In 1930, he gets a job as a commercial artist and moves out of Thumbnails' place, on his own, where he quits prostitution. It has become a mission to express his homosexuality, and as a result he is rejected by almost everyone. He is constantly beaten up and the gay community won't associate with him because he is far too flamboyant, and they are all still in the closet. After he loses his job, he moves in with a ballet teacher and starts teaching tap dancing. In 1939, Quentin is rejected from serving in the military because of his homosexuality. He then begins working as a nude model in a government-funded art school. He is later arrested for soliciting in London but he turns the situation to his advantage and gives a life-defining speech at his court hearing. He has so many good character witnesses that the case is thrown out of court.

In 1945, Quentin begins his third long-term relationship. His friend from art college has left her Polish lover to become a nun. Her lover though has been institutionalised due to paranoid delusions.
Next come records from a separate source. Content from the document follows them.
<file path="config.mk">
export PLATFORM = sky130hd
export DESIGN_NAME = fetch_redirect_unit
export DESIGN_NICKNAME = d
export VERILOG_FILES = /design/src/rtl/riscv_core_pkg.sv /design/src/rtl/fetch_queue.sv /design/src/rtl/fetch_redirect_unit.sv
export SDC_FILE = /design/constraint.sdc
export NUM_CORES = 1
export LEC_CHECK = 0
export CORE_UTILIZATION = 56
export CTS_BUF_LIST = sky130_fd_sc_hd__clkbuf_4 sky130_fd_sc_hd__clkbuf_8
export CTS_CLUSTER_SIZE = 28
export DETAILED_ROUTE_END_ITERATION = 12
export HOLD_SLACK_MARGIN = 0.15
export PLACE_DENSITY_LB_ADDON = 0.05
export SLEW_MARGIN = 20
export SYNTH_ARGS = -nofsm -noshare
export SYNTH_HDL_FRONTEND = slang
export SYNTH_SLANG_ARGS = --single-unit
</file>
<file path="constraint.sdc">
create_clock -name clk_in -period 7.7 [get_ports clk_in]
set_input_delay 1.54 -clock clk_in [delete_from_list [all_inputs] [get_ports clk_in]]
set_output_delay 1.54 -clock clk_in [all_outputs]
set_load 0.01 [all_outputs]
</file>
Quentin begins visiting him every weekend, splits up with his burly boyfriend, and when the Pole is allowed out to visit him, they become lovers until the Pole hangs himself.
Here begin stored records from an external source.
**src/rtl/sevga_pkg.sv**
```systemverilog
// Shared types for the sevga VRAM path.
//   ADDR_W / DATA_W : VRAM address and data widths
//   vram_wr_t       : one buffered byte write (address + data)
//   wq_state_t      : write-queue drain sequencer states
package sevga_pkg;

  localparam int ADDR_W = 15;
  localparam int DATA_W = 8;

  typedef struct packed {
    logic [ADDR_W-1:0] addr;
    logic [DATA_W-1:0] data;
  } vram_wr_t;

  typedef enum logic [1:0] {
    WQ_IDLE   = 2'd0,
    WQ_STROBE = 2'd1,
    WQ_HOLD   = 2'd2
  } wq_state_t;

endpackage

```
**src/rtl/vram_wq_fifo.sv**
```systemverilog
// Small circular FIFO of pending VRAM writes.
//   pixClk, nReset : clock, asynchronous active-low reset
//   push           : append wrEntry at the tail (caller guarantees room or a same-edge pop)
//   pop            : drop the head entry (caller guarantees level > 0)
//   overwrite      : replace the newest entry with wrEntry (ignored when push is set)
//   headEntry      : oldest entry, valid when level > 0
//   newestAddr     : address of the newest entry, valid when level > 0
//   level, full    : occupancy, and level == DEPTH
module vram_wq_fifo
  import sevga_pkg::*;
#(
  parameter  int DEPTH = 4,
  localparam int PTR_W = $clog2(DEPTH),
  localparam int LVL_W = PTR_W + 1
) (
  input  logic              pixClk,
  input  logic              nReset,
  input  logic              push,
  input  logic              pop,
  input  logic              overwrite,
  input  vram_wr_t          wrEntry,
  output vram_wr_t          headEntry,
  output logic [ADDR_W-1:0] newestAddr,
  output logic [LVL_W-1:0]  level,
  output logic              full
);

  vram_wr_t           mem [DEPTH];
  logic [PTR_W-1:0]   rdPtr;
  logic [PTR_W-1:0]   wrPtr;
  logic [PTR_W-1:0]   newestPtr;

  // DEPTH is a power of two, so pointer arithmetic wraps modulo DEPTH on its own.
  assign newestPtr  = wrPtr - PTR_W'(1);
  assign headEntry  = mem[rdPtr];
  assign newestAddr = mem[newestPtr].addr;
  assign full       = (level == LVL_W'(DEPTH));

  // NOTE: sequential state is assigned with <= so every flop samples pre-edge values.
  always_ff @(posedge pixClk or negedge nReset) begin
    if (!nReset) begin
      rdPtr <= '0;
      wrPtr <= '0;
      level <= '0;
    end else begin
      if (push) wrPtr <= wrPtr + PTR_W'(1);
      if (pop)  rdPtr <= rdPtr + PTR_W'(1);
      case ({push, pop})
        2'b10:   level <= level + LVL_W'(1);
        2'b01:   level <= level - LVL_W'(1);
        default: level <= level;
      endcase
    end
  end

  // NOTE: storage has no reset; contents are only read behind a nonzero level.
  always_ff @(posedge pixClk) begin
    if (push)           mem[wrPtr]     <= wrEntry;
    else if (overwrite) mem[newestPtr] <= wrEntry;
  end

endmodule

```
**src/rtl/vram_write_queue.sv**
```systemverilog
// Receiving end of the CPU-snoop -> VRAM write path. Buffers byte writes and
// drains one per 8-pixel fetch sequence in the write slot, when video is idle.
//   pixClk, nReset        : pixel clock, asynchronous active-low reset
//   seq, vidBusy          : fetch sequence position and video bus ownership
//   wrReq, wrAddr, wrData : one-cycle push from the snoop logic
//   vramAddr, vramDataOut : address/data of the write in progress
//   vramDrive             : this block owns the VRAM addr/data bus
//   nvramWEpre            : active-low write strobe (ORed with pixClk at top level)
//   level                 : FIFO occupancy
//   overflow, clrOverflow : sticky dropped-push flag and its synchronous clear
// ADDR_W and DATA_W come from sevga_pkg.
module vram_write_queue
  import sevga_pkg::*;
#(
  parameter  int         DEPTH      = 4,
  parameter  logic [2:0] WRITE_SLOT = 3'd4,
  parameter  bit         COALESCE   = 1'b1,
  localparam int         LVL_W      = $clog2(DEPTH) + 1
) (
  input  logic              pixClk,
  input  logic              nReset,
  input  logic [2:0]        seq,
  input  logic              vidBusy,
  input  logic              wrReq,
  input  logic [ADDR_W-1:0] wrAddr,
  input  logic [DATA_W-1:0] wrData,
  output logic [ADDR_W-1:0] vramAddr,
  output logic [DATA_W-1:0] vramDataOut,
  output logic              vramDrive,
  output logic              nvramWEpre,
  output logic [LVL_W-1:0]  level,
  output logic              overflow,
  input  logic              clrOverflow
);

  wq_state_t         state;
  vram_wr_t          wrEntry;
  vram_wr_t          headEntry;
  logic [ADDR_W-1:0] newestAddr;
  logic              full;
  logic              popNow;
  logic              newestPopped;
  logic              coalesceHit;
  logic              pushNow;
  logic              dropNow;

  assign wrEntry = '{addr: wrAddr, data: wrData};

  // A drain starts only from IDLE, so at most one strobe fits in each sequence.
  assign popNow = (state == WQ_IDLE) && (seq == WRITE_SLOT) && !vidBusy && (level != '0);

  // When the only entry leaves on this edge it is already committed to VRAM;
  // a matching push must become a new entry rather than vanish with it.
  assign newestPopped = popNow && (level == LVL_W'(1));
  assign coalesceHit  = COALESCE && wrReq && (level != '0) &&
                        (wrAddr == newestAddr) && !newestPopped;

  assign pushNow = wrReq && !coalesceHit && (!full || popNow);
  assign dropNow = wrReq && !coalesceHit && full && !popNow;

  vram_wq_fifo #(
    .DEPTH (DEPTH)
  ) u_fifo (
    .pixClk     (pixClk),
    .nReset     (nReset),
    .push       (pushNow),
    .pop        (popNow),
    .overwrite  (coalesceHit),
    .wrEntry    (wrEntry),
    .headEntry  (headEntry),
    .newestAddr (newestAddr),
    .level      (level),
    .full       (full)
  );

  always_ff @(posedge pixClk or negedge nReset) begin
    if (!nReset) begin
      state       <= WQ_IDLE;
      vramAddr    <= '0;
      vramDataOut <= '0;
      vramDrive   <= 1'b0;
      nvramWEpre  <= 1'b1;
    end else begin
      case (state)
        WQ_IDLE: begin
          if (popNow) begin
            vramAddr    <= headEntry.addr;
            vramDataOut <= headEntry.data;
            vramDrive   <= 1'b1;
            nvramWEpre  <= 1'b0;
            state       <= WQ_STROBE;
          end
        end
        // Strobe rises here while address/data stay driven for one hold cycle.
        WQ_STROBE: begin
          nvramWEpre <= 1'b1;
          state      <= WQ_HOLD;
        end
        WQ_HOLD: begin
          vramDrive <= 1'b0;
          state     <= WQ_IDLE;
        end
        default: begin
          vramDrive  <= 1'b0;
          nvramWEpre <= 1'b1;
          state      <= WQ_IDLE;
        end
      endcase
    end
  end

  // A dropped push on the same edge as a clear leaves the flag set.
  always_ff @(posedge pixClk or negedge nReset) begin
    if (!nReset)          overflow <= 1'b0;
    else if (dropNow)     overflow <= 1'b1;
    else if (clrOverflow) overflow <= 1'b0;
  end

endmodule

```
**config.mk**
```make
export PLATFORM = sky130hd
export DESIGN_NAME = vram_write_queue
export DESIGN_NICKNAME = d
export VERILOG_FILES = /design/src/rtl/sevga_pkg.sv /design/src/rtl/vram_wq_fifo.sv /design/src/rtl/vram_write_queue.sv
export SDC_FILE = /design/constraint.sdc
export NUM_CORES = 1
export LEC_CHECK = 0
export CAP_MARGIN = 20
export CORE_MARGIN = 2
export CORE_UTILIZATION = 55
export DETAILED_ROUTE_END_ITERATION = 16
export GPL_ROUTABILITY_DRIVEN = 0
export GPL_TIMING_DRIVEN = 1
export PLACE_DENSITY = 0.78
export REMOVE_ABC_BUFFERS = 1
export SLEW_MARGIN = 0
export SYNTH_ARGS = -nofsm -noshare
export SYNTH_HDL_FRONTEND = slang
export SYNTH_SLANG_ARGS = --single-unit
```
**constraint.sdc**
```tcl
create_clock -name pixClk -period 3.8 [get_ports pixClk]
set_clock_uncertainty 0.1 [all_clocks]
set_input_delay 0.76 -clock pixClk [delete_from_list [all_inputs] [get_ports pixClk]]
set_output_delay 0.76 -clock pixClk [all_outputs]
set_load 0.005 [all_outputs]
```
Word-level counts from Yosys, hierarchy flattened

Memories as Yosys holds them, arrays and structs flattened. A register that Yosys moved wholly into a read port is not among the register bits.
Cells that the tools add are included.

RAM bits: 92
Output and inout bits: 29
Word-level logic and storage cells: 67
Bits in registers: 12
Memories kept: 1

Bitwise logic cells: 2
Reductions and logical operators: 26
Add/subtract/negate cells: 5
Eq/ne operators: 9
Muxes and demuxes: 17

Memory list:

| name       | depth | width | rd ports | clocked after Yosys merged registers in | wr ports | line               | source |
|---|---|---|---|---|---|---|---|
| u_fifo.mem | 4     | 23    | 2        | 1                                       | 1        | vram_wq_fifo.sv:28 | `vram_wr_t mem [DEPTH];` |

Operator list:

| operator            | count |
|---|---|
| $mux 23             | 1 |
| $reduce_or 23->1    | 1 |
| $eq 15x15->1        | 1 |
| $logic_and 1x1->1   | 11 |
| $mux 1              | 10 |
| $eq 3x3->1 const B  | 2 |
| $logic_not 1->1     | 6 |
| $pmux 3 s2          | 1 |
| $reduce_and 2->1    | 3 |
| $add 2x1->2 const B | 2 |
| $eq 2x1->1 const B  | 2 |
| $eq 2x2->1 const B  | 2 |
| $mux 2              | 2 |
| $pmux 1 s2          | 2 |
| $pmux 2 s2          | 1 |
| $reduce_bool 2->1   | 2 |
| $add 3x1->3 const B | 1 |
| $eq 3x1->1 const B  | 1 |
| $reduce_bool 3->1   | 1 |
| $sub 3x1->3 const B | 1 |
| $logic_not 2->1     | 1 |
| $ne 2x2->1 const B  | 1 |
| $not 1->1           | 2 |
| $sub 2x1->2 const B | 1 |
| $logic_or 1x1->1    | 1 |

Longest topological paths before layout

Depth in word-level cells: 14
Mapped depth: 9

By module

Synthesis repeated with hierarchy kept, for this count alone.

Cell total of the unflattened synthesis: 313
Area, all modules: 5375.2 µm²

By module, submodules not included:

| module           | cells each | area an instance (µm²) | instances | seq. area each (µm²) |
|---|---|---|---|---|
| vram_wq_fifo     | 171        | 4090.2                 | 1         | 2937.8 |
| vram_write_queue | 142        | 1285.0                 | 1         | 701.9 |

Least setup slack after synthesis

No wires, ideal clock.

Path kind: input -> register
Start: in seq[1]
End: mem u_fifo.mem[1][0] (netlist name) (enable)
Library setup time: 412 ps
Cell stages on the path: 7
Setup slack: 188 ps
Path buffers: 0
Arrival: 3100 ps
Data required time: 3288 ps
Cell sequence: nor4_1 > a41oi_1 > o221ai_1 > nor2_2 > a31oi_4 > nand3b_1 > o22ai_1

Word-level cells in the longest chain between the ends: 14

RTL lines:

| element                                    | line                   | source |
|---|---|---|
| start: declaration                         | vram_write_queue.sv:22 | `input logic [2:0] seq,` |
| $eq 3x3->1 *                               | vram_write_queue.sv:50 | `assign popNow = (state == WQ_IDLE) && (seq == WRITE_SLOT) && !vidBusy && (level != '0);` |
| $logic_and 1x1->1 * (3 in series)          | vram_write_queue.sv:50 |  |
| $logic_and 1x1->1                          | vram_write_queue.sv:54 | `assign newestPopped = popNow && (level == LVL_W'(1));` |
| $logic_not 1->1                            | vram_write_queue.sv:56 | `(wrAddr == newestAddr) && !newestPopped;` |
| $logic_and 1x1->1                          | vram_write_queue.sv:56 |  |
| $logic_not 1->1                            | vram_write_queue.sv:58 | `assign pushNow = wrReq && !coalesceHit && (!full \|\| popNow);` |
| $logic_and 1x1->1 (2 in series)            | vram_write_queue.sv:58 |  |
| $mux 1                                     | vram_wq_fifo.sv:58     | `if (push) mem[wrPtr] <= wrEntry;` |
| $mux 1 (implied by the code)               | vram_wq_fifo.sv:59     | `else if (overwrite) mem[newestPtr] <= wrEntry;` |
| $reduce_or 23->1 (no line)                 | -                      |  |
| $mux 2 (no line) or $mux 1 (tied branches) | -                      |  |
| end: declaration                           | vram_wq_fifo.sv:28     |  |

Every way passes the cells marked *; elsewhere a longest branch is shown, timed or not.

Worst setup path after layout

Start: reg u_fifo.wrPtr[0]
End: mem u_fifo.mem[2][12] (netlist name) (enable)

Word-level cells in the longest chain between the ends: 12

RTL lines:

| element                                    | line                   | source |
|---|---|---|
| start: declaration                         | vram_wq_fifo.sv:30     | `logic [PTR_W-1:0] wrPtr;` |
| start signal: assignment                   | vram_wq_fifo.sv:46     | `if (push) wrPtr <= wrPtr + PTR_W'(1);` |
| $sub 2x1->2                                | vram_wq_fifo.sv:34     | `assign newestPtr = wrPtr - PTR_W'(1);` |
| $mem_v2 4x23                               | -                      |  |
| $eq 15x15->1                               | vram_write_queue.sv:56 |  |
| $logic_and 1x1->1                          | vram_write_queue.sv:55 | `assign coalesceHit = COALESCE && wrReq && (level != '0) &&` |
| $logic_and 1x1->1                          | vram_write_queue.sv:56 |  |
| $logic_not 1->1                            | vram_write_queue.sv:58 |  |
| $logic_and 1x1->1 (2 in series)            | vram_write_queue.sv:58 |  |
| $mux 1                                     | vram_wq_fifo.sv:58     |  |
| $mux 1 (implied by the code)               | vram_wq_fifo.sv:59     |  |
| $reduce_or 23->1 (no line)                 | -                      |  |
| $mux 2 (no line) or $mux 1 (tied branches) | -                      |  |

Several ways; a longest one is shown, not always the timed one.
1975, at the end of the film, Quentin shares comments that the "symbols he adopted to express his individuality have become the uniform of all young people". He reminisces over one night of perfect happiness and declares himself "one of the stately homos of England".

==Cast==

- John Hurt as Quentin Crisp
- Liz Gebhardt as Art Student
- Patricia Hodge as Ballet Teacher
- Stanley Lebor as Mr. Pole
- Katherine Schofield as Mrs. Pole
- Colin Higgins as Thumbnails
- John Rhys-Davies as Barndoor
- Lloyd Lamble as Mr. Crisp
- Joan Ryan as Mrs. Crisp
- Shane Briant as Norma
- Roger Lloyd-Pack as Liz
- Adrian Shergold as Gloria
- Ron Pember as Black Cat Proprietor

==Film reviews==
TV Guide said the film is remembered for "John Hurt's fine performance", and for the "controversy that arose when the film first aired on U.S. television...though it was not clear how many protestors had actually watched the film they were complaining about". They concluded "the film plays well to current-day audiences, who can enjoy Hurt's well-crafted acting and the unapologetic way with which he portrays the character". Kate Muir, TV critic for The Times said "thanks to Hurt's extraordinary performance...soft-skinned, red-lipped and determined to fight politely for his rights ...it still seems relevant and not just an exercise in nostalgia".

In a contemporary review from 1977, the Los Angeles Free Press, said "it is well that Hurt's performance is preserved on film, for it is an extraordinary achievement, proof of the day that the grand manner in acting is not over." They go on to say that "dignity is the core of Hurt's characterization, a dignity that turns every negative situation toward the positive."